Species of gastropod

Pseudexomilus costicapitata is a species of sea snail, a marine gastropod mollusk in the family Horaiclavidae, the turrids.

==Description==
The length of the shell attains 8 mm, its diameter 3.3 mm.

(Original description) The solid, high, narrow shell has a conical shape and is blunt at the apex, roundly much contracted at the base. The protoconch is mamillate and consists of 2¼ whorls. The shell contains eighteen round axial ribs. The suture is linear, quite inconspicuous. The 5 whorls of the spire are straight, sloping, with two carinae, slightly nodulated, equidistant from each other and the sutures, the lower much the larger and rounder. Other spirals arise, so that in the penultimate whorl there are two above each carina and two below the lower.
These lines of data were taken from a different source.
`src/include/coreDefs.svh`:
```
// sizes assume a 64-bit bus that moves 8 bytes per beat and 8 beats per line
`ifndef CORE_DEFS_SVH
`define CORE_DEFS_SVH

localparam int LineBytes    = 64;   // bytes per bus line, fetch address aligned to this
localparam int BeatBytes    = 8;    // bytes carried by one response beat
localparam int RegCount     = 16;   // architectural registers rax..r15

`endif
```
`src/design/corePkg.sv`:
```
// only NOP, HLT, MOV r64,imm64 and register-direct ADD/SUB exist; no flags are modelled
package corePkg;
   `include "coreDefs.svh"

   localparam int MaxInstBytes = 10;   // MOV r64,imm64 is the longest kept form

   typedef logic [63:0] addr_t;
   typedef logic [63:0] word_t;
   typedef logic [3:0]  regIdx_t;
   typedef logic [3:0]  instLen_t;   // instruction length in bytes
   typedef logic [12:0] busTag_t;

   localparam busTag_t ReadTag = {1'b1, 4'b0001, 8'h00};   // read, memory space

   localparam logic [7:0] OpcNop    = 8'h90;
   localparam logic [7:0] OpcHlt    = 8'hF4;
   localparam logic [7:0] OpcMovImm = 8'hB8;   // low 3 bits hold the register
   localparam logic [7:0] OpcAdd    = 8'h01;
   localparam logic [7:0] OpcSub    = 8'h29;
   localparam logic [3:0] RexHigh   = 4'h4;

   typedef enum logic [2:0] {OpNop, OpMov, OpAdd, OpSub, OpHlt} opKind_t;
   typedef enum logic [1:0] {FetchIdle, FetchWaiting, FetchActive} fetchState_t;

   typedef struct packed {
      logic    cyc;
      addr_t   addr;
      busTag_t tag;
   } busReq_t;

   typedef struct packed {
      logic  cyc;
      word_t data;
   } busResp_t;

   typedef struct packed {
      logic    valid;
      opKind_t kind;
      regIdx_t dest;
      regIdx_t src;
      logic    srcValid;
      word_t   imm;
      addr_t   rip;
   } uop_t;

   typedef struct packed {
      logic    valid;
      logic    regWrite;   // low for NOP, the register file is left alone
      regIdx_t dest;
      word_t   value;
      addr_t   rip;
   } retire_t;

   function automatic logic writesReg(input opKind_t kind);
      return kind inside {OpMov, OpAdd, OpSub};
   endfunction
endpackage

```
`src/design/pipeControl.sv`:
```
// one writer per register in flight; HLT leaves decode only once read and execute are empty
module pipeControl (
   input  logic             bus,
   input  logic             reset,
   input  corePkg::uop_t    decUop,
   input  logic             windowValid,
   input  corePkg::uop_t    rdUop,
   input  corePkg::uop_t    exUop,
   input  corePkg::retire_t retire,
   output logic             advance,
   output logic             halted
);
   import corePkg::*;

   typedef logic [RegCount-1:0] regMask_t;

   regMask_t busy;        // register has a pending writer
   regMask_t setMask;
   regMask_t clearMask;
   logic     destHazard;
   logic     srcHazard;
   logic     drained;
   logic     isHalt;

   always_comb begin
      isHalt = decUop.kind == OpHlt;
      destHazard = writesReg(decUop.kind) && busy[decUop.dest];
      srcHazard = decUop.srcValid && busy[decUop.src];
      drained = !rdUop.valid && !exUop.valid;   // older work is at writeback or done

      advance = windowValid && decUop.valid && !halted;
      if (destHazard || srcHazard) begin
         advance = 1'b0;
      end
      if (isHalt && !drained) begin
         advance = 1'b0;   // let the last retires show before halted
      end
   end

   always_comb begin
      setMask = '0;
      clearMask = '0;
      if (advance && writesReg(decUop.kind)) begin
         setMask = regMask_t'(1) << decUop.dest;
      end
      if (retire.valid && retire.regWrite) begin
         clearMask = regMask_t'(1) << retire.dest;
      end
   end

   always_ff @(posedge bus) begin
      if (reset) begin
         busy <= '0;
         halted <= 1'b0;
      end else begin
         busy <= (busy & ~clearMask) | setMask;
         if (advance && isHalt) begin
            halted <= 1'b1;   // held until reset
         end
      end
   end
endmodule

```
`config.mk`:
```
export PLATFORM = sky130hd
export DESIGN_NAME = pipeControl
export DESIGN_NICKNAME = d
export VERILOG_FILES = /design/src/design/corePkg.sv /design/src/design/pipeControl.sv
export VERILOG_INCLUDE_DIRS = /design/src /design/src/include
export SDC_FILE = /design/constraint.sdc
export NUM_CORES = 1
export LEC_CHECK = 0
export ABC_AREA = 1
export ABC_CLOCK_PERIOD_IN_PS = 2320
export BUFFER_PORTS_ARGS = -buffer_cell sky130_fd_sc_hd__buf_2
export CORE_AREA = 3 3 220 222
export DETAILED_ROUTE_END_ITERATION = 7
export DIE_AREA = 0 0 223 225
export PLACE_DENSITY_LB_ADDON = 0.2
export SLEW_MARGIN = 20
export SYNTH_ARGS = -nofsm -noshare
export SYNTH_HDL_FRONTEND = slang
export SYNTH_SLANG_ARGS = --single-unit
```
`constraint.sdc`:
```
create_clock -name bus -period 2.32 [get_ports bus]
set_input_delay 0.464 -clock bus [delete_from_list [all_inputs] [get_ports bus]]
set_output_delay 0.464 -clock bus [all_outputs]
set_load 0.05 [all_outputs]
```
# Yosys cells after proc, flatten, opt, wreduce, memory -nomap -nowiden
# Cells that the tools add are included.
# classes
eq_ne	4
n_lt_le_gt_ge	2
n_bitwise	3
shifts	2
reduce_logical	15
muxes	8
# ops
cell	count
$mux W16	2
$shl A1 B4 Y16 const A	2
$and A16 B16 Y16	1
$not A16 Y16	1
$or A16 B16 Y16	1
$lt A4 B5 Y1 const B	2
$logic_and A1 B1 Y1	9
$bmux W1 S4	2
$eq A3 B2 Y1 const B	2
$logic_not A1 Y1	4
$mux W1	4
$eq A3 B1 Y1 const B	1
$eq A3 B3 Y1 const B	1
$reduce_bool A3 Y1	1
$logic_or A1 B1 Y1	1
# totals
output_inout_bits	2
ff_bits	17
elab_cells	36
input_bits	560

# Longest topological paths before layout
# logic_depth
ltp_word	9
mapped_depth	11
mapped_depth_nobuf	10

# Worst setup path after synthesis
# No wires, ideal clock.
# synth_timing
path_kind	in2out
from	input port decUop[129] (netlist name)
to	output port advance
required_ns	1.856
slack_ns	0.071
arrival_ns	1.785
stages	10
path_cell_list	buf_6 -> clkinv_2 -> nand2_1 -> nand3_1 -> nand3_1 -> nand3_1 -> nand2_1 -> a21oi_4 -> buf_4 -> and2_1
# synth_between
elab_chain_cells	6
# synth_rtl
item	line_no	source
start, declared	pipeControl.sv:5	input corePkg::uop_t decUop,
$bmux W1 S4	pipeControl.sv:28	srcHazard = decUop.srcValid && busy[decUop.src];
$mux W1 (not written as such)	pipeControl.sv:28	
$logic_and A1 B1 Y1	pipeControl.sv:28	
$logic_or A1 B1 Y1	pipeControl.sv:32	if (destHazard || srcHazard) begin
$mux W1	pipeControl.sv:32	
$mux W1	pipeControl.sv:35	if (isHalt && !drained) begin
end, declared	pipeControl.sv:10	output logic advance,
# Every way passes these cells. The select of a mux whose other input is x is not followed.

# Worst setup path after layout
# layout_timing
from	input port decUop[134] (netlist name)
to	output port advance
# layout_between
elab_chain_cells	6
# layout_rtl
item	line_no	source
$bmux W1 S4	pipeControl.sv:27	destHazard = writesReg(decUop.kind) && busy[decUop.dest];
$mux W1 (not written as such)	pipeControl.sv:27	
$logic_and A1 B1 Y1	pipeControl.sv:27	
$logic_or A1 B1 Y1	pipeControl.sv:32	
$mux W1	pipeControl.sv:32	
$mux W1	pipeControl.sv:35	
# Every way passes these cells. The select of a mux whose other input is x is not followed.

==> results_dict.tcl <==
set metrics [dict create \
    cp.arrival_ns 1.73 \
    critical_path_buf_inv_count 4 \
    placement.cell_area_sq_mm 0.00220 \
    cts.sinks 17 \
    synth_top_cells_by_area "sky130_fd_sc_hd__dfxtp_1 27%, sky130_fd_sc_hd__nand3_1 11%, sky130_fd_sc_hd__nand4_1 9.1%, sky130_fd_sc_hd__a21oi_1 7.2%, sky130_fd_sc_hd__o21ai_0 6.8%" \
    floorplan.die.width_microns 223 \
    cts_htree_levels 1 \
    worstSetupPathType "input port to output port" \
    dr.first_iter.drc_count 73 \
    synth_top_cell_area_share 0.274 \
    die_area_sq_mm 0.0502 \
    grt_pass1_vias 1543 \
    grt.overflow.total 0 \
    die_y_microns 225 \
    setup_repair_after_global_routing_missed_its_margin "false" \
    via_count 1473 \
    dpl_worst_slack_ns -0.0398 \
    layout.cell_area.non_filler_sq_mm 0.00231 \
    clock_insertion_delay_worst_skew_ns 0.25 \
    final.setup.worst_slack_ns 0.127 \
    synth_fa_ha_area_frac 0 \
    largest_family_of_logic_cells_by_synthesized_area "simple AND/OR/NAND/NOR gates" \
    post_route_cells_drive_above_1_share 0.254 \
    tightest_slew_ns 0.465 \
    path_delay_family "simple AND/OR/NAND/NOR gates" \
    number_of_buffers_inserted_by_hold_repair_at_cts 0 \
    multiplexer_share_of_the_synthesized_area 0 \
    grt_pass1_wl_mm 9.83 \
    yosysWarningCount 0 \
    grt_antenna_before_repair 4 \
    worstHoldPathType "register to register" \
    floorplan.initialDensity 0.0267 \
    post_synth_and_or_nand_nor_area_fraction 0.442 \
    detail_route.vias_per_cell 1.75 \
    synthDistinctLibCells 24 \
    place_hpwl_mm 5.33 \
    gr-usage-met3 0.00951 \
    cap_viol_max_count 0 \
    power.density_mw_per_mm2 358 \
    grt.total_usage 0.0258 \
    clk_pin_slew_worst_paths_ns 0.06 \
    design.final.nets 797 \
    ys_seq_area_frac 0.274 \
    gpl.final_weighted_congestion 0.678 \
    count_of_nets_left_with_antenna_violations_after_detail_routing 0 \
    status "completed" \
    timing_hold_violations_final 0 \
    drt-total-wl_mm 6.41 \
    setup_violations 0 \
    max_freq_mhz 456 \
    synth-compound-area-share 0.161 \
    slew-limit-headroom 0.689 \
    synth.net_count 761 \
    route.detailed.drc 0 \
    maxSlewViolCount 0 \
    root_buffer "sky130_fd_sc_hd__clkbuf_16" \
    clock-skew-final_ns 0.00214 \
    synth_cells 201 \
    areaGrowthSynthToFinish_pct 85.6 \
    pin_count_of_the_biggest_net_entering_global_routing 18 \
    cts_tree "built" \
    critPathMaxFanout 5 \
    design.core.area_sq_mm 0.0466 \
    routed_wire_length_per_instance_microns 7.60 \
    cp_data_required_time_ns 1.86 \
    io_buffer_count 25 \
    grt_util_met1 0.0362 \
    average_size_of_a_mapped_cell_sq_um 6.19 \
    worst_setup_path_end_kind "output port" \
    peakVddDrop_v 0.000182 \
    mappedNetlistArea_sq_mm 0.00124 \
    critPathMaxStageDelay_ns 0.19 \
    num_antenna_cells 0 \
    cts_inserted_buffers 3 \
    fin_crit_ns 2.19 \
    cp-start-kind "input port" \
    worst_path_max_delay_cell "sky130_fd_sc_hd__and2_1" \
    path_cells "buf_2 -> inv_2 -> nand2_2 -> nor2_1 -> nor2_1 -> nand3_1 -> nand3_1 -> nand2_2 -> nand2_4 -> and2_1 -> buf_12 -> buf_12" \
    leak_pwr_nw 0.635 \
    post-route-period-util 0.945 \
    post_synth_xor_area_fraction 0 \
    cts_max_path_bufs 2 \
    drt_first_pass_iters 4 \
    core.rowCount 79 \
    ys_ff_latch 17 \
    synth_largest_area_cell "sky130_fd_sc_hd__dfxtp_1" \
    met2_usage 0.0385 \
    gr-max-usage-layer "met2" \
    io_pins 562 \
]
cell usage in the layout, fill, tap and decap left out:
cell type,count
sky130_fd_sc_hd__nor3b_1,1
sky130_fd_sc_hd__nor2_1,20
sky130_fd_sc_hd__nand2_2,5
sky130_fd_sc_hd__nand3b_1,2
sky130_fd_sc_hd__clkinv_1,1
sky130_fd_sc_hd__a21oi_2,1
sky130_fd_sc_hd__nor2_2,1
sky130_fd_sc_hd__clkinv_2,1
sky130_fd_sc_hd__nand3_1,28
sky130_fd_sc_hd__o21ai_0,17
sky130_fd_sc_hd__buf_4,13
sky130_fd_sc_hd__dfxtp_1,17
sky130_fd_sc_hd__a21oi_4,1
sky130_fd_sc_hd__clkbuf_16,3
sky130_fd_sc_hd__a21oi_1,18
sky130_fd_sc_hd__nand2_4,2
sky130_fd_sc_hd__inv_1,19
sky130_fd_sc_hd__buf_2,23
sky130_fd_sc_hd__nand2_1,18
sky130_fd_sc_hd__clkbuf_4,1
sky130_fd_sc_hd__inv_4,1
sky130_fd_sc_hd__nand4_1,18
sky130_fd_sc_hd__inv_2,6
sky130_fd_sc_hd__nor3_1,16
sky130_fd_sc_hd__buf_12,2
sky130_fd_sc_hd__and2_1,1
In the body whorl there are twelve below it; they are steep behind and sloping in front. Very fine sinuous growth striae cross them. The aperture is roundly rhomboidal. The siphonal canal is short and open, slightly bent to the left. The outer lip is thin, simple, crenulated outside by the spirals. The colour is dull creamy-white, with irregular faint-brown narrow axial flames, with a tendency to follow the curve of growth lines. The larger carinae are more or less regularly articulated with brown.

==Distribution==
This marine species is endemic to Australia and occurs off South Australia.